Nelda’s laugh rang out in the still, cold night. “I love you dearly, but you’re no Perry Como.”
“You wound me! How about, “Don’t be cruel?”
“Give it up, Norris. I hate to give you this bad news. But you’re no Elvis either.”
Being with Norris pushed aside thoughts of everything but the pleasure of being with him. She asked him about his trip.
“Business, all business. All work and no play makes Norris a dull boy.”
“Norris, you’ll never be dull.”
When they arrived at the restaurant, they had to wait while a black pickup backed out before they could park. It was Lute, and with him was Miss Home Ec. She waved. Nelda lifted a hand and let it fall to her lap. That was the first glimpse she’d had of Lute since he walked out of her house the morning after Thanksgiving.
Determined not to allow herself to dwell on Lute or his relationship with Miss Home Ec, she turned and smiled at a silent Norris, who was looking at her with a slight frown.
“He’ll not marry her. She’s a balm to his ego.”
“Dear friend.” Nelda put her hand on his. “I’m not going to let the fact that he doesn’t want me ruin my life.” She smiled brightly.
“Attagirl. Let’s go eat.”
Later, sitting with Norris on the crowded bleachers in the high-school gym, the thought struck Nelda
that here was small-town USA, the grass roots of America. Mothers and fathers sat alongside businessmen like Norris who had no children in school. The support for the team was a community effort.
I want my child to grow up in a community like this, not in a high-rise apartment in Chicago.
Good Lord, what was she thinking of? She wasn’t even sure . . . yet, but almost.
Please God. Please, God, let me have this part of him. It looks as though it’s all I’ll ever have.
• • •
From high up on the bleachers, Lute had seen Nelda come in with Norris. Meredith had seen them, too. She snuggled her hand into the crook of Lute’s arm but didn’t speak until the couple sat down several rows below them.

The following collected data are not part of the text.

File: config.mk
export PLATFORM = sky130hd
export DESIGN_NAME = rx_top
export DESIGN_NICKNAME = d
export VERILOG_FILES = /design/src/design/rx_pkg.sv /design/src/design/rx_cfg.sv /design/src/design/rx_remap.sv /design/src/design/rx_timeout.sv /design/src/design/rx_top.sv
export SDC_FILE = /design/constraint.sdc
export NUM_CORES = 1
export LEC_CHECK = 0
export BUFFER_PORTS_ARGS = -buffer_cell sky130_fd_sc_hd__buf_4
export CAP_MARGIN = 0
export CORE_ASPECT_RATIO = 0.75
export CORE_UTILIZATION = 56
export CTS_CLUSTER_SIZE = 28
export DETAILED_ROUTE_END_ITERATION = 8
export PLACE_DENSITY_LB_ADDON = 0.08
export RECOVER_POWER = 50
export SYNTH_ARGS = -nofsm -noshare
export SYNTH_HDL_FRONTEND = slang
export SYNTH_HIERARCHICAL = 1
export SYNTH_SLANG_ARGS = --single-unit
File: constraint.sdc
create_clock -name clk -period 3.1 [get_ports clk]
set_input_delay 0.62 -clock clk [delete_from_list [all_inputs] [get_ports clk]]
set_output_delay 0.62 -clock clk [all_outputs]
set_load 0.005 [all_outputs]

“They’ve become quite friendly. I heard they were at Shady Beach the other night.”
“Does anything go on around here that you don’t know about?” he said without looking at her.
“I’m with a bunch of high-school kids all day, Lute. They know things, and I can’t help but overhear.”
“High-school kids don’t go to Shady Beach.” He looked down at her with a frown.
“You’re out of touch, Lute. You’d be surprised where high school kids go and what they do.”
“I suppose I would.”
The band began to play, and the teams ran out onto the floor. Lute was relieved that it was too noisy to continue the conversation.
The game was close until the last, but Lute
couldn’t work up any enthusiasm. When it was over the Lions had won, and their standing was now eight wins and zero losses. Lute lingered to allow Norris and Nelda time to leave the bleachers before he stood.
Meredith had been quiet. Lute knew that it wasn’t fair to her to continue keeping company with her. At times he could hardly stand to touch her. She wanted to go to bed with him and had become quite forward about letting him know it. He had been tempted before Nelda came back. Now the thought was utterly repulsive to him.
When he took her home, he didn’t get out of the car immediately. Since leaving the school, he had tried to think of a kind way to break with her.
“Meredith, I want to be fair with you. We both know that our relationship is going nowhere. It isn’t fair to you to spend time with me when you could be dating someone else.”
She didn’t say anything for a while. Then she said, “You didn’t used to think that.”
“I’ve always thought that,” he said kindly. “I enjoy your company as a friend—”
“—That’s about as insulting as you can get. Friends,” she scoffed. “There’s no such thing as a virile man and a passionate woman being
friends
. It’s utterly ridiculous to say so.”